Quelques heures après les faits, l'instance dirigeante du football congolais a publié un communiqué au ton ferme, exprimant " sa profonde consternation " face à des actes qu'elle condamne " avec la plus grande énergie". À travers cette prise de position, la Fecofa entend rappeler les principes fondamentaux qui doivent régir le football, loin de toute violence.
Dans son message, la fédération insiste sur la vocation du sport roi comme facteur de cohésion sociale. " La violence n'a absolument pas sa place dans le football", souligne-t-elle, rappelant que les stades doivent rester des espaces de convivialité où les familles peuvent se rendre "sans craindre pour leur sécurité ". Un rappel qui résonne avec force dans un contexte où les débordements en tribunes ou aux abords des stades deviennent de plus en plus préoccupants.
VIVEMENT DES SANCTIONS
Mais au-delà de la condamnation, la Fecofa a décidé de passer à l'action. Elle a ainsi instruit le comité exécutif de la Ligue nationale de football (Linafoot) d'ouvrir des enquêtes afin d'identifier les auteurs des troubles. L'objectif affiché est de faire toute la lumière sur les incidents et d'établir clairement les responsabilités.

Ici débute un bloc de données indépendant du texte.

[src/rtl/lpc_bm_pkg.sv]
package lpc_bm_pkg;
  localparam logic [2:0] CH_BUSMASTER = 3'b100;
  localparam logic [3:0] CT_MEM_RD    = 4'b0100;
  localparam logic [3:0] CT_MEM_WR    = 4'b0110;
  localparam logic [2:0] START_HI     = 3'b001;
  localparam logic [3:0] NIB_ABORT    = 4'b1111;
  localparam logic [3:0] NIB_SYNC_OK  = 4'b0000;
  localparam logic [3:0] SIZE_BYTE    = 4'b0000;

  typedef enum logic [3:0] {
    ST_IDLE, ST_START, ST_CYC, ST_ADDR, ST_SIZE,
    ST_WDATA, ST_MEM, ST_RDATA, ST_SYNC, ST_ABORT
  } bm_state_e;
endpackage

[src/rtl/lpc_ldrq_rx.sv]
module lpc_ldrq_rx
  import lpc_bm_pkg::*;
(
  input  logic clk,
  input  logic rst_n,
  input  logic ldrq_n,
  input  logic clr,
  output logic pend
);
  logic [2:0] bit_cnt;
  logic [2:0] chan;
  logic       msg_done;

  assign msg_done = (bit_cnt == 3'd4);

  always_ff @(posedge clk) begin
    if (!rst_n) begin
      bit_cnt <= 3'd0;
      chan    <= 3'd0;
      pend    <= 1'b0;
    end else begin
      if (bit_cnt == 3'd0) begin
        if (!ldrq_n) bit_cnt <= 3'd1;
      end else if (!msg_done) begin
        chan    <= {chan[1:0], ldrq_n};
        bit_cnt <= bit_cnt + 3'd1;
      end else begin
        bit_cnt <= 3'd0;
      end
      if (msg_done && chan == CH_BUSMASTER) pend <= ldrq_n;
      else if (clr)                         pend <= 1'b0;
    end
  end

  // messages on other channels must not disturb the pending flag
  p_ignore_other_r2: assert property (@(posedge clk) disable iff (!rst_n)
    (msg_done && chan != CH_BUSMASTER && !clr) |=> (pend == $past(pend)));
endmodule

[src/rtl/lpc_bm_arbiter.sv]
module lpc_bm_arbiter (
  input  logic       clk,
  input  logic       rst_n,
  input  logic [1:0] pend,
  input  logic       fsm_idle,
  input  logic       host_busy,
  output logic       grant_fire,
  output logic       grant_idx,
  output logic [1:0] gnt
);
  logic ptr;
  logic contend;

  assign contend    = &pend;
  assign grant_fire = fsm_idle && !host_busy && (|pend);
  assign grant_idx  = contend ? ptr : pend[1];
  assign gnt        = grant_fire ? (grant_idx ? 2'b10 : 2'b01) : 2'b00;

  always_ff @(posedge clk) begin
    if (!rst_n)                     ptr <= 1'b0;
    else if (grant_fire && contend) ptr <= ~ptr;
  end

  p_gnt_onehot_r3: assert property (@(posedge clk) disable iff (!rst_n)
    $onehot0(gnt));
  p_rr_toggle_r4: assert property (@(posedge clk) disable iff (!rst_n)
    (grant_fire && contend) |=> (ptr != $past(ptr)));
  p_gnt_pending_r5: assert property (@(posedge clk) disable iff (!rst_n)
    grant_fire |-> (pend[grant_idx] && fsm_idle));
endmodule
==> config.mk <==
export PLATFORM = sky130hd
export DESIGN_NAME = spi_rate_search
export DESIGN_NICKNAME = d
export VERILOG_FILES = /design/src/rtl/rsrch_pkg.sv /design/src/rtl/rsrch_walker.sv /design/src/rtl/rsrch_eval.sv /design/src/rtl/rsrch_div.sv /design/src/rtl/spi_rate_search.sv
export SDC_FILE = /design/constraint.sdc
export NUM_CORES = 2
export LEC_CHECK = 0
export BUFFER_PORTS_ARGS = -buffer_cell sky130_fd_sc_hd__buf_2
export CORE_UTILIZATION = 59
export CTS_CLUSTER_DIAMETER = 30
export DETAILED_ROUTE_END_ITERATION = 8
export PLACE_DENSITY = 0.84
export SYNTH_ARGS = -nofsm -noshare
export SYNTH_HDL_FRONTEND = slang
export SYNTH_SLANG_ARGS = --single-unit
==> constraint.sdc <==
create_clock -name clk -period 15.05 [get_ports clk]
set_input_delay 0.7525 -clock clk [delete_from_list [all_inputs] [get_ports clk]]
set_output_delay 0.7525 -clock clk [all_outputs]
set_load 0.01 [all_outputs]
==> src/rtl/rsrch_pkg.sv <==
package rsrch_pkg;
  typedef enum logic [1:0] {
    S_IDLE = 2'd0,
    S_P1   = 2'd1,
    S_P2   = 2'd2,
    S_DIV  = 2'd3
  } rs_state_e;
endpackage

==> src/rtl/rsrch_walker.sv <==
// Candidate index stepper: two nested loops whose nesting order is chosen per pass.
module rsrch_walker #(
  parameter int IDX_W     = 8,
  parameter int CPS_FIRST = 2,
  parameter int CPS_LAST  = 253,
  parameter int SCR_FIRST = 0,
  parameter int SCR_LAST  = 254
) (
  input  logic             clk,
  input  logic             rst_n,
  input  logic             restart_i,
  input  logic             step_i,
  input  logic             scr_major_i,
  output logic [IDX_W-1:0] cps_o,
  output logic [IDX_W-1:0] scr_o,
  output logic             last_o
);
  localparam logic [IDX_W-1:0] CF = IDX_W'(CPS_FIRST);
  localparam logic [IDX_W-1:0] CL = IDX_W'(CPS_LAST);
  localparam logic [IDX_W-1:0] SF = IDX_W'(SCR_FIRST);
  localparam logic [IDX_W-1:0] SL = IDX_W'(SCR_LAST);
  localparam logic [IDX_W-1:0] ONE = IDX_W'(1);

  logic [IDX_W-1:0] cps_q, cps_d, scr_q, scr_d;
  logic cps_end, scr_end;

  assign cps_end = (cps_q == CL);
  assign scr_end = (scr_q == SL);
  assign last_o  = cps_end && scr_end;
  assign cps_o   = cps_q;
  assign scr_o   = scr_q;

  always_comb begin
    cps_d = cps_q;
    scr_d = scr_q;
    if (restart_i) begin
      cps_d = CF;
      scr_d = SF;
    end else if (step_i) begin
      if (scr_major_i) begin
        if (cps_end) begin
          cps_d = CF;
          scr_d = scr_q + ONE;
        end else begin
          cps_d = cps_q + ONE;
        end
      end else begin
        if (scr_end) begin
          scr_d = SF;
          cps_d = cps_q + ONE;
        end else begin
          scr_d = scr_q + ONE;
        end
      end
    end
  end

  always_ff @(posedge clk or negedge rst_n) begin
    if (!rst_n) begin
      cps_q <= CF;
      scr_q <= SF;
    end else if (restart_i || step_i) begin
      cps_q <= cps_d;
      scr_q <= scr_d;
    end
  end

  // in the first-pass order, rate holds while prescale advances
  p_inner_cps_r2: assert property (@(posedge clk) disable iff (!rst_n)
    (step_i && !restart_i && scr_major_i && !cps_end) |=> $stable(scr_q));
  // in the second-pass order, prescale holds while rate advances
  p_inner_scr_r4: assert property (@(posedge clk) disable iff (!rst_n)
    (step_i && !restart_i && !scr_major_i && !scr_end) |=> $stable(cps_q));
  // indices never leave their ranges
  p_range_r2: assert property (@(posedge clk) disable iff (!rst_n)
    (cps_q >= CF) && (cps_q <= CL) && (scr_q >= SF) && (scr_q <= SL));
endmodule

" La lutte contre le hooliganisme et l'insécurité dans nos installations sportives fait partie des priorités essentielles de notre mandat ", martèle la fédération, qui promet des mesures fortes. Elle exige notamment que des "sanctions exemplaires et dissuasives " soient prises à l'encontre des personnes reconnues coupables, conformément aux règlements en vigueur.
Ces violences surviennent à un moment charnière de la saison, alors que les play-offs entrent dans une phase décisive. Si l'enjeu sportif reste important, la question de la sécurité s'impose désormais comme une urgence absolue pour les autorités du football congolais.